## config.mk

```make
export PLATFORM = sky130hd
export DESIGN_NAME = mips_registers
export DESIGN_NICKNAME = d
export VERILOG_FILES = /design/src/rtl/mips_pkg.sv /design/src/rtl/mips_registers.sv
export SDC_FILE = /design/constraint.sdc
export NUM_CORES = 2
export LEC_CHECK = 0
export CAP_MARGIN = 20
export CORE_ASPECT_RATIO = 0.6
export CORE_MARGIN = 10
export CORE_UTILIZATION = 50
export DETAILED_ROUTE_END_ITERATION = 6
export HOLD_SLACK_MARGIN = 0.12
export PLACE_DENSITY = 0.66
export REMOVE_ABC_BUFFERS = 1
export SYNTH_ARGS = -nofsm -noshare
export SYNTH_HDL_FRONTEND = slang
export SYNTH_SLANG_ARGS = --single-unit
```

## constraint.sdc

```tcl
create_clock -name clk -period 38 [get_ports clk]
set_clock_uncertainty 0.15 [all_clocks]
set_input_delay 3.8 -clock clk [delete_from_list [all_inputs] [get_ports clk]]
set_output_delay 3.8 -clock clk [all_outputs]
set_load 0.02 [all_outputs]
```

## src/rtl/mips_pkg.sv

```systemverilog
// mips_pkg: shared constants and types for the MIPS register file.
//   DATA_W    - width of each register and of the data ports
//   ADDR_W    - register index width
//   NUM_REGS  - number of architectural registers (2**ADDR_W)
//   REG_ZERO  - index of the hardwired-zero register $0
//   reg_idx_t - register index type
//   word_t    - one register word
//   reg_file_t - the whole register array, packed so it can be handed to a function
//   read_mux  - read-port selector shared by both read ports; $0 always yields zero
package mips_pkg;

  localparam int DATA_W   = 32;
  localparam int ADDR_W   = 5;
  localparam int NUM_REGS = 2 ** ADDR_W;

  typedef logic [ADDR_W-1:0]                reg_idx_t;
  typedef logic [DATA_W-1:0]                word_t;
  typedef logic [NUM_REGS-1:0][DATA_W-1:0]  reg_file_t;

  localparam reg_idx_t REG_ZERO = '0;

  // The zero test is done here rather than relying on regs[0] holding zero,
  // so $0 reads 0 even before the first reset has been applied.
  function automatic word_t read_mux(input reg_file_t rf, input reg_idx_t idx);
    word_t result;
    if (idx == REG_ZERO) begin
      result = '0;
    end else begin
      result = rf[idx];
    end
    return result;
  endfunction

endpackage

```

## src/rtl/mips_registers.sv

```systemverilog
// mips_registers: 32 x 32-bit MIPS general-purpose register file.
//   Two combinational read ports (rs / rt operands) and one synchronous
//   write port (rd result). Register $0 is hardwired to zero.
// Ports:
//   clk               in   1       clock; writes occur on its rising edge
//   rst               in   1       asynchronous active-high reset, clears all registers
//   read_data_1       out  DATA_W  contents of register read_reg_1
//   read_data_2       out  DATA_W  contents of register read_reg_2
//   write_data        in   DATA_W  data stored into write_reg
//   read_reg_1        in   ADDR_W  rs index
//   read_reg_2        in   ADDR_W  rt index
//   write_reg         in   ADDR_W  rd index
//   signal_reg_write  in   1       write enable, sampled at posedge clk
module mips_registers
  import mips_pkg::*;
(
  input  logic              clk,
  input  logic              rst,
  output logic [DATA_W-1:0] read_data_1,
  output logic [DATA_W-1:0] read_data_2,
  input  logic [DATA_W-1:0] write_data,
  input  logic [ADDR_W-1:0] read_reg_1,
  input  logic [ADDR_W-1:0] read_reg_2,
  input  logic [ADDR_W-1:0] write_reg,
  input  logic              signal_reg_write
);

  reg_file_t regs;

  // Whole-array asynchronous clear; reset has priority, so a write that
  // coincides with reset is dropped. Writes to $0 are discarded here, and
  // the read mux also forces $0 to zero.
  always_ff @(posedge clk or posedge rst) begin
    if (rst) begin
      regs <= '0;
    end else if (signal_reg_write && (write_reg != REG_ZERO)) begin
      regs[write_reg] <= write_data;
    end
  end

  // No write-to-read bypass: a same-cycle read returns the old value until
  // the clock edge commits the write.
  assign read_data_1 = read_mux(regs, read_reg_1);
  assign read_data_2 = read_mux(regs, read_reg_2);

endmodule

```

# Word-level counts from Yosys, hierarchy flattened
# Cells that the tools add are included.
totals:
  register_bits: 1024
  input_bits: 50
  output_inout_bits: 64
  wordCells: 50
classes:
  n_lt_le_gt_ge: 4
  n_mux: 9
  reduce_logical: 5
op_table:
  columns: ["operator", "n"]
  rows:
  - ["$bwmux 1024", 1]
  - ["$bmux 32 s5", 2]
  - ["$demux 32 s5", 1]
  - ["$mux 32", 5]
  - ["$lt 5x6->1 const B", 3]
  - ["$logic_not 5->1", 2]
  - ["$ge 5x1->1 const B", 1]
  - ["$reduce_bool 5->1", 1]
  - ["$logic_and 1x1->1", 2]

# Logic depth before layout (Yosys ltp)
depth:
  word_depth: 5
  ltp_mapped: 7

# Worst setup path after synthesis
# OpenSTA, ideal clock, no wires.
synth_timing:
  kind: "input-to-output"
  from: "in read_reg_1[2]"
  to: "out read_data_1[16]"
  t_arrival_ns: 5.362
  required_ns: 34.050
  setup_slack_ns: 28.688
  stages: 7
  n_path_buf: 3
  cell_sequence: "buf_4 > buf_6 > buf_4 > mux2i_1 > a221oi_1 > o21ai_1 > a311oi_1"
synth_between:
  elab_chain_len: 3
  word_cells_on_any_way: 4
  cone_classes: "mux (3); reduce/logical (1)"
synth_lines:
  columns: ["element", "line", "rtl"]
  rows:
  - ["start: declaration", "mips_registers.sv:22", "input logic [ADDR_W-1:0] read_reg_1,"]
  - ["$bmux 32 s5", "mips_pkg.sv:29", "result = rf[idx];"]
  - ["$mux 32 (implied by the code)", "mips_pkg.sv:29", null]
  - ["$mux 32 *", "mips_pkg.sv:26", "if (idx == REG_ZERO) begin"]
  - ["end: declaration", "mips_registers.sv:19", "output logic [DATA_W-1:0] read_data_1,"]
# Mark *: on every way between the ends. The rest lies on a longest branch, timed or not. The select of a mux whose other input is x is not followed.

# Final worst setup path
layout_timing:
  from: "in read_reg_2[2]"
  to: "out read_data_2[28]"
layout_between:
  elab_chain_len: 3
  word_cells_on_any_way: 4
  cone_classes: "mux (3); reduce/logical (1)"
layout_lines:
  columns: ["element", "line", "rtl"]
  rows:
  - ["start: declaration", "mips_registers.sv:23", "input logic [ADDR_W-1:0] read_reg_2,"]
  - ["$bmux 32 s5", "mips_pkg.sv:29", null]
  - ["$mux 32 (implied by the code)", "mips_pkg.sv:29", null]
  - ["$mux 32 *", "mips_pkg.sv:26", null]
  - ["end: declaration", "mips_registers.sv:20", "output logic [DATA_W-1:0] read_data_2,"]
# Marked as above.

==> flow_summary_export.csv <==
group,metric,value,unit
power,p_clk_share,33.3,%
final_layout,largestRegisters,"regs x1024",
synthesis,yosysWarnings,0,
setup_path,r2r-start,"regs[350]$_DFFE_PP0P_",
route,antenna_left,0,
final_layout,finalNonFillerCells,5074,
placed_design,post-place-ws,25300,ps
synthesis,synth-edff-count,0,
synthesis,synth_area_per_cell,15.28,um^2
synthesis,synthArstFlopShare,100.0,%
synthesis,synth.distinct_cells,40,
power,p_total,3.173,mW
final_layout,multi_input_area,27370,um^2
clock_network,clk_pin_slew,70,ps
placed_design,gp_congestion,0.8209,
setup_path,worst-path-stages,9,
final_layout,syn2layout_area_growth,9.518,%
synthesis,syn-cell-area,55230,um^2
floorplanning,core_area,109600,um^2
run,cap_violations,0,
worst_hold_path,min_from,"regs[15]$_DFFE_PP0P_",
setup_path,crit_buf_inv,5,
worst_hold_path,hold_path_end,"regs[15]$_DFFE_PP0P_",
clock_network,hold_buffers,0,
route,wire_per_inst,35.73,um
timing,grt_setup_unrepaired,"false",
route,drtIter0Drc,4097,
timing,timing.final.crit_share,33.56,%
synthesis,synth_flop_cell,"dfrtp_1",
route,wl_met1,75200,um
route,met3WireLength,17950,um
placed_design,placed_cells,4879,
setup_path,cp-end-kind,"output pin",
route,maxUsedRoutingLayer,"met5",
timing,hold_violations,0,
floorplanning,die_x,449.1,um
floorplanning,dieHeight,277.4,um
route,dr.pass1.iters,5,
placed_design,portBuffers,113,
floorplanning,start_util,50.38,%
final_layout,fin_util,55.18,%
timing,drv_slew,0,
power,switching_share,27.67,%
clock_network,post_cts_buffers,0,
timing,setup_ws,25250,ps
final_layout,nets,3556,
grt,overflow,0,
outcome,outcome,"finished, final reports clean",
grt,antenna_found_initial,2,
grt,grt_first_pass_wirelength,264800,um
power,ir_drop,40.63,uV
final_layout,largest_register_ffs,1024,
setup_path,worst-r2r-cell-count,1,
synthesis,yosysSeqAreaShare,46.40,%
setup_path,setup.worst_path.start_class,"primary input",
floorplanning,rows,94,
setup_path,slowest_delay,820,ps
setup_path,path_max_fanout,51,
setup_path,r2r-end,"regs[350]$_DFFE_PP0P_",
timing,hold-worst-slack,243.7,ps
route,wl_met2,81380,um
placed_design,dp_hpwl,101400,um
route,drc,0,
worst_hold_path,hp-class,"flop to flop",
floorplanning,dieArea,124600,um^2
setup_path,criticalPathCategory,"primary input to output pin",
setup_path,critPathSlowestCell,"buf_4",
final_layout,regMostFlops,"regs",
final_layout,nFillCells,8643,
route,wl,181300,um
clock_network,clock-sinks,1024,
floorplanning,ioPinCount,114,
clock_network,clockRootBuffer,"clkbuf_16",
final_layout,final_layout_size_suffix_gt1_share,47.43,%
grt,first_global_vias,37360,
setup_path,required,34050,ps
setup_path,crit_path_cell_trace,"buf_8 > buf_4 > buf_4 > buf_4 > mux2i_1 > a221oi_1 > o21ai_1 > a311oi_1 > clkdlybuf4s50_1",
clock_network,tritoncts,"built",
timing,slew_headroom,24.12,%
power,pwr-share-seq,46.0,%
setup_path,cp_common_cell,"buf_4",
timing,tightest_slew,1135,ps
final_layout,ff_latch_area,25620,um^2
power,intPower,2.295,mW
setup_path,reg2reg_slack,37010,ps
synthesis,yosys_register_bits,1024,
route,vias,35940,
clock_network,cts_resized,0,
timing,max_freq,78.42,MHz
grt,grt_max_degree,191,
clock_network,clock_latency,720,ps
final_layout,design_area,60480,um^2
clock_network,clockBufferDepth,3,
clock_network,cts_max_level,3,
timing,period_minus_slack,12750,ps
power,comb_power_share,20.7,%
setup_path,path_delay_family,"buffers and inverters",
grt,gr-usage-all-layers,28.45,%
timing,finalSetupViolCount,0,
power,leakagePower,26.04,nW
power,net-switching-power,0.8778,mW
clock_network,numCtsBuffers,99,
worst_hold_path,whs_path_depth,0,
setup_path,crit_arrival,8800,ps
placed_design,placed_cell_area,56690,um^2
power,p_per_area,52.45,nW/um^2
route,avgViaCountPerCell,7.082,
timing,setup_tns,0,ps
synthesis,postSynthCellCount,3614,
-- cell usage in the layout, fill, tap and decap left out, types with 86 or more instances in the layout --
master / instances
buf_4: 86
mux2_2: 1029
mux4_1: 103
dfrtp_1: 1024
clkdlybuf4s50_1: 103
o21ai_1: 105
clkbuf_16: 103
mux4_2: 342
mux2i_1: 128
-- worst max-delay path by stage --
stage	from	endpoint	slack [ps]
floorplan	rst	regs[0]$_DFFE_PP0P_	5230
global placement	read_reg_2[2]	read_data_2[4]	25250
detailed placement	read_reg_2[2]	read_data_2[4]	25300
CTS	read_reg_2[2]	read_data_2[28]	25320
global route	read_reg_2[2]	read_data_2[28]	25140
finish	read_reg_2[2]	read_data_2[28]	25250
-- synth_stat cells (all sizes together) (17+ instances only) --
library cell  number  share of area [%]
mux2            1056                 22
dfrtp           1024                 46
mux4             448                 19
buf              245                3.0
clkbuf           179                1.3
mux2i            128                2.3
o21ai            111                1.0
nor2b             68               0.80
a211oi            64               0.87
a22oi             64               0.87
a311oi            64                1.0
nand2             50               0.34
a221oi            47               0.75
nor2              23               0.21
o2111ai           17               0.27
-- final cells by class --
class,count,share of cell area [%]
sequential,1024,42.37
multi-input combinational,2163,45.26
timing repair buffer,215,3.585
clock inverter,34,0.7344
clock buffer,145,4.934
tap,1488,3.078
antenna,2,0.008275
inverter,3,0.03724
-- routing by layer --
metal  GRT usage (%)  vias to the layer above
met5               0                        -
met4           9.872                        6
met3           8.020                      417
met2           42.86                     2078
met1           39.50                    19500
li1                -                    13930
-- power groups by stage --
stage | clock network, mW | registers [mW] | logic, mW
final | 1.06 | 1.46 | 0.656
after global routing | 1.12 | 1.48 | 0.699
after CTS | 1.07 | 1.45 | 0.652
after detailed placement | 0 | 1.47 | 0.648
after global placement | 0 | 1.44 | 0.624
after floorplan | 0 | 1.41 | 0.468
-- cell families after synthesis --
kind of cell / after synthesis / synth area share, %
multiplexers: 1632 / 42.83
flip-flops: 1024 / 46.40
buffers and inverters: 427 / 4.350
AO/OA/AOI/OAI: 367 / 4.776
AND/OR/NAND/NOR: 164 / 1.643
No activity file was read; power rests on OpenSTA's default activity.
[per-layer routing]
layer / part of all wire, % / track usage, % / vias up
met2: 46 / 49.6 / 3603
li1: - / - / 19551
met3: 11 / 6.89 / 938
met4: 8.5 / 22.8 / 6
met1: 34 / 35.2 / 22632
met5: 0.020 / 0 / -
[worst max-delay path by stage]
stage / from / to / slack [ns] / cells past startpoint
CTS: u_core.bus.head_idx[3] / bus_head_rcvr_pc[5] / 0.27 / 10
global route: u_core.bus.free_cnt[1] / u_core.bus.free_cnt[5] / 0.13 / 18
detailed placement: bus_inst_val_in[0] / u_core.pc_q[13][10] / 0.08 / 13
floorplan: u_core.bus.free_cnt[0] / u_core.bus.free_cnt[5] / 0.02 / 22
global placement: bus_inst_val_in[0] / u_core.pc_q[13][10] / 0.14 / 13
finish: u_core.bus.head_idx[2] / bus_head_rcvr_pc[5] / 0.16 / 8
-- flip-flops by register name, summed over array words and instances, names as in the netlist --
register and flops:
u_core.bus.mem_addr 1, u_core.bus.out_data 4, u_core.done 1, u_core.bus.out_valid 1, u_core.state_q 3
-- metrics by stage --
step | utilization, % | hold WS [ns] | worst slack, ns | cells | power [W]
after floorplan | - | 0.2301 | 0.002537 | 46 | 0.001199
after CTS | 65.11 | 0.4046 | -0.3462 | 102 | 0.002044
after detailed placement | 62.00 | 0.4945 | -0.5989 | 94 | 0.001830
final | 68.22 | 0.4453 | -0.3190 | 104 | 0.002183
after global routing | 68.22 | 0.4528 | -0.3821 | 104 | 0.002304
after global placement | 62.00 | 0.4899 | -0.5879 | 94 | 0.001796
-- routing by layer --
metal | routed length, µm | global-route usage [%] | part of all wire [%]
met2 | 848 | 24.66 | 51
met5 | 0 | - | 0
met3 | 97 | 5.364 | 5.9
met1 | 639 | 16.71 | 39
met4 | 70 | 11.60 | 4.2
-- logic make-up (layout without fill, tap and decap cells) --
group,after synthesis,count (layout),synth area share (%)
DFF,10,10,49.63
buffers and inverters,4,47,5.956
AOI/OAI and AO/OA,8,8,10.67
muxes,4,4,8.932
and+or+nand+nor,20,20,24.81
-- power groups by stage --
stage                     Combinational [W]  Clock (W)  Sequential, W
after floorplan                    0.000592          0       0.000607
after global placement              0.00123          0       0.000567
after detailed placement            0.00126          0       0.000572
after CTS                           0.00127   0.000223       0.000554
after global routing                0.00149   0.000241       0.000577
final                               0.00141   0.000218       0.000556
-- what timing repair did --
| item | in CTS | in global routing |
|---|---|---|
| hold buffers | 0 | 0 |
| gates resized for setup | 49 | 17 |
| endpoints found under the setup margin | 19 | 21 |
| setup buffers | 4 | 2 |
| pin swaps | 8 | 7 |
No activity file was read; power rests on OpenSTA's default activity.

----

Looking at the entries, state how many lines hold the string "part", with the number as the sole reply.

2